Uh, Frank? No, that is NOT how it is to have kids. They aren't all cute, they don't just play quietly with dolls. I repeat: THAT IS NOT WHAT IT IS LIKE. Seems like Frank needs someone to bring him back to the ground... :D He's all, oh this is going to be awesome, that he's just gonna play with the kid and they'll be one big happy family, but no, there will be crying, fighting, money problems, and then they'll start arguing about the dishes and BOOM DIVORCE OUT OF FUCKING NOWHERE and the kid is going to have to choose which parent s/he wants to live with and only see the other parent once a month because they live across the country, and soon both parents will remarry and have more kids and suddenly s/he won't even matter anymore, so s/he'll become depressed and become a drug addict and DIE A HORRIBLE, PAINFUL DEATH ON SOME DIRTY ALLEY BECAUSE THEY GOT AN INFECTION FROM A DIRTY DRUG NEEDLE. IS THAT WHAT YOU WANT FRANK? THAT'S WHAT WILL HAPPEN IF YOU HAVE CHILDREN! NOW GO PUT ON A CONDOM AND STAPLE IT TO YOUR DICK SO THERE WILL BE NO MORE ACCIDENTS. True story.
Oh, did I ramble again?
Sorry about that.
I like this story, I really do :) But I do think that Frank is taking it all a bit too lightly.
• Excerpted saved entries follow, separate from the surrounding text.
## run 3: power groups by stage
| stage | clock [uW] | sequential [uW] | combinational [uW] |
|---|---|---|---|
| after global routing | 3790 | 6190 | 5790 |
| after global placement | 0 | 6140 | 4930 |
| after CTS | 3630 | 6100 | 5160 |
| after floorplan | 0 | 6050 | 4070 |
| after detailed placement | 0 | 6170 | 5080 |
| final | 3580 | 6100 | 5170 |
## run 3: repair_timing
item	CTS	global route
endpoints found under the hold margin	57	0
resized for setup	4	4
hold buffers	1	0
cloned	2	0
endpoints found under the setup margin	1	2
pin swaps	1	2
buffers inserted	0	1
### src/rtl/mdu_request_controller.sv
// Buffers one EX-stage MDU request, issues it for a single cycle once the MDU is
// idle, returns HI/LO reads as a registered pulse and watches for a stuck MDU.
module mdu_request_controller
   import mdu_pkg::*;
#(
   parameter int TIMEOUT_CYCLES = 15
) (
   input  logic        clock,
   input  logic        reset,
   input  logic        req_valid,
   output logic        req_ready,
   input  logic [2:0]  req_operation,
   input  logic [31:0] req_operand1,
   input  logic [31:0] req_operand2,
   input  logic        flush,
   output logic [2:0]  mdu_operation,
   output logic [31:0] mdu_operand1,
   output logic [31:0] mdu_operand2,
   output logic        mdu_start,
   input  logic        mdu_busy,
   input  logic [31:0] mdu_data_read,
   output logic        resp_valid,
   output logic [31:0] resp_data,
   output logic        timeout_error
);

   localparam int DATA_W = MDU_DATA_W;
   localparam int CNT_W  = $clog2(TIMEOUT_CYCLES + 1);
   localparam logic [CNT_W-1:0] TIMEOUT_VAL = CNT_W'(TIMEOUT_CYCLES);

   typedef enum logic {
      ST_IDLE,
      ST_PENDING
   } state_t;

   state_t             state;
   state_t             state_next;
   logic               capture;
   logic               issue;
   mdu_operation_t     buf_op;
   logic [DATA_W-1:0]  buf_operand1;
   logic [DATA_W-1:0]  buf_operand2;
   logic [CNT_W-1:0]   wd_count;
   logic [CNT_W-1:0]   wd_next;

   always_ff @(posedge clock or negedge reset) begin
      if (!reset) begin
         state <= ST_IDLE;
      end else begin
         state <= state_next;
      end
   end

   // Flush outranks issue; a pending request otherwise waits for an idle MDU.
   always_comb begin
      state_next = state;
      capture    = 1'b0;
      issue      = 1'b0;
      req_ready  = 1'b0;
      case (state)
         ST_IDLE: begin
            req_ready = 1'b1;
            if (req_valid && !flush) begin
               capture    = 1'b1;
               state_next = ST_PENDING;
            end
         end
         ST_PENDING: begin
            if (flush) begin
               state_next = ST_IDLE;
            end else if (!mdu_busy) begin
               issue      = 1'b1;
               state_next = ST_IDLE;
            end
         end
         default: state_next = ST_IDLE;
      endcase
   end

   always_ff @(posedge clock or negedge reset) begin
      if (!reset) begin
         buf_op       <= MDU_READ_HI;
         buf_operand1 <= '0;
         buf_operand2 <= '0;
      end else if (capture) begin
         buf_op       <= mdu_operation_t'(req_operation);
         buf_operand1 <= req_operand1;
         buf_operand2 <= req_operand2;
      end else if (state == ST_PENDING && state_next == ST_IDLE) begin
         buf_op       <= MDU_READ_HI;
         buf_operand1 <= '0;
         buf_operand2 <= '0;
      end
   end

   // The MDU applies WRITE_* on every idle cycle, so the parked value is a harmless read.
   always_comb begin
      mdu_operation = MDU_READ_HI;
      mdu_operand1  = '0;
      mdu_operand2  = '0;
      mdu_start     = 1'b0;
      if (issue) begin
         mdu_operation = buf_op;
         mdu_operand1  = buf_operand1;
         mdu_operand2  = buf_operand2;
         mdu_start     = is_start_op(buf_op);
      end
   end

   always_ff @(posedge clock or negedge reset) begin
      if (!reset) begin
         resp_valid <= 1'b0;
         resp_data  <= '0;
      end else begin
         resp_valid <= issue && is_read_op(buf_op);
         if (issue && is_read_op(buf_op)) begin
            resp_data <= mdu_data_read;
         end
      end
   end

   always_comb begin
      wd_next = '0;
      if (mdu_busy) begin
         wd_next = (wd_count == TIMEOUT_VAL) ? wd_count : wd_count + CNT_W'(1);
      end
   end

   always_ff @(posedge clock or negedge reset) begin
      if (!reset) begin
         wd_count      <= '0;
         timeout_error <= 1'b0;
      end else begin
         wd_count <= wd_next;
         if (wd_next == TIMEOUT_VAL) begin
            timeout_error <= 1'b1;
         end
      end
   end

endmodule

### config.mk
export PLATFORM = sky130hd
export DESIGN_NAME = mdu_request_controller
export DESIGN_NICKNAME = d
export VERILOG_FILES = /design/src/rtl/mdu_pkg.sv /design/src/rtl/mdu_request_controller.sv
export SDC_FILE = /design/constraint.sdc
export NUM_CORES = 1
export LEC_CHECK = 0
export BUFFER_PORTS_ARGS = -buffer_cell sky130_fd_sc_hd__buf_2
export CORE_MARGIN = 3
export CORE_UTILIZATION = 47
export DETAILED_ROUTE_END_ITERATION = 8
export GPL_TIMING_DRIVEN = 0
export PLACE_DENSITY = 0.87
export RECOVER_POWER = 100
export SLEW_MARGIN = 20
export SYNTH_ARGS = -nofsm -noshare
export SYNTH_HDL_FRONTEND = slang
export SYNTH_SLANG_ARGS = --single-unit
### constraint.sdc
create_clock -name clock -period 1.92 [get_ports clock]
set_input_delay 0.192 -clock clock [delete_from_list [all_inputs] [get_ports clock]]
set_output_delay 0.192 -clock clock [all_outputs]
set_load 0.02 [all_outputs]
Seems he's more worried about how his girlfriend is going to react rather than about how exactly he's going to be able to afford all those diapers.
Babies are expensive. Trust me.
Whoa! A little much maybe? Haha. But, if he staples it to his dick, that will cause pain and holes which will enable the sperm to get through. You're logic is terrible! Haha.
Yeah, but don't worry. I like your rambles. They're entertaining. Haha.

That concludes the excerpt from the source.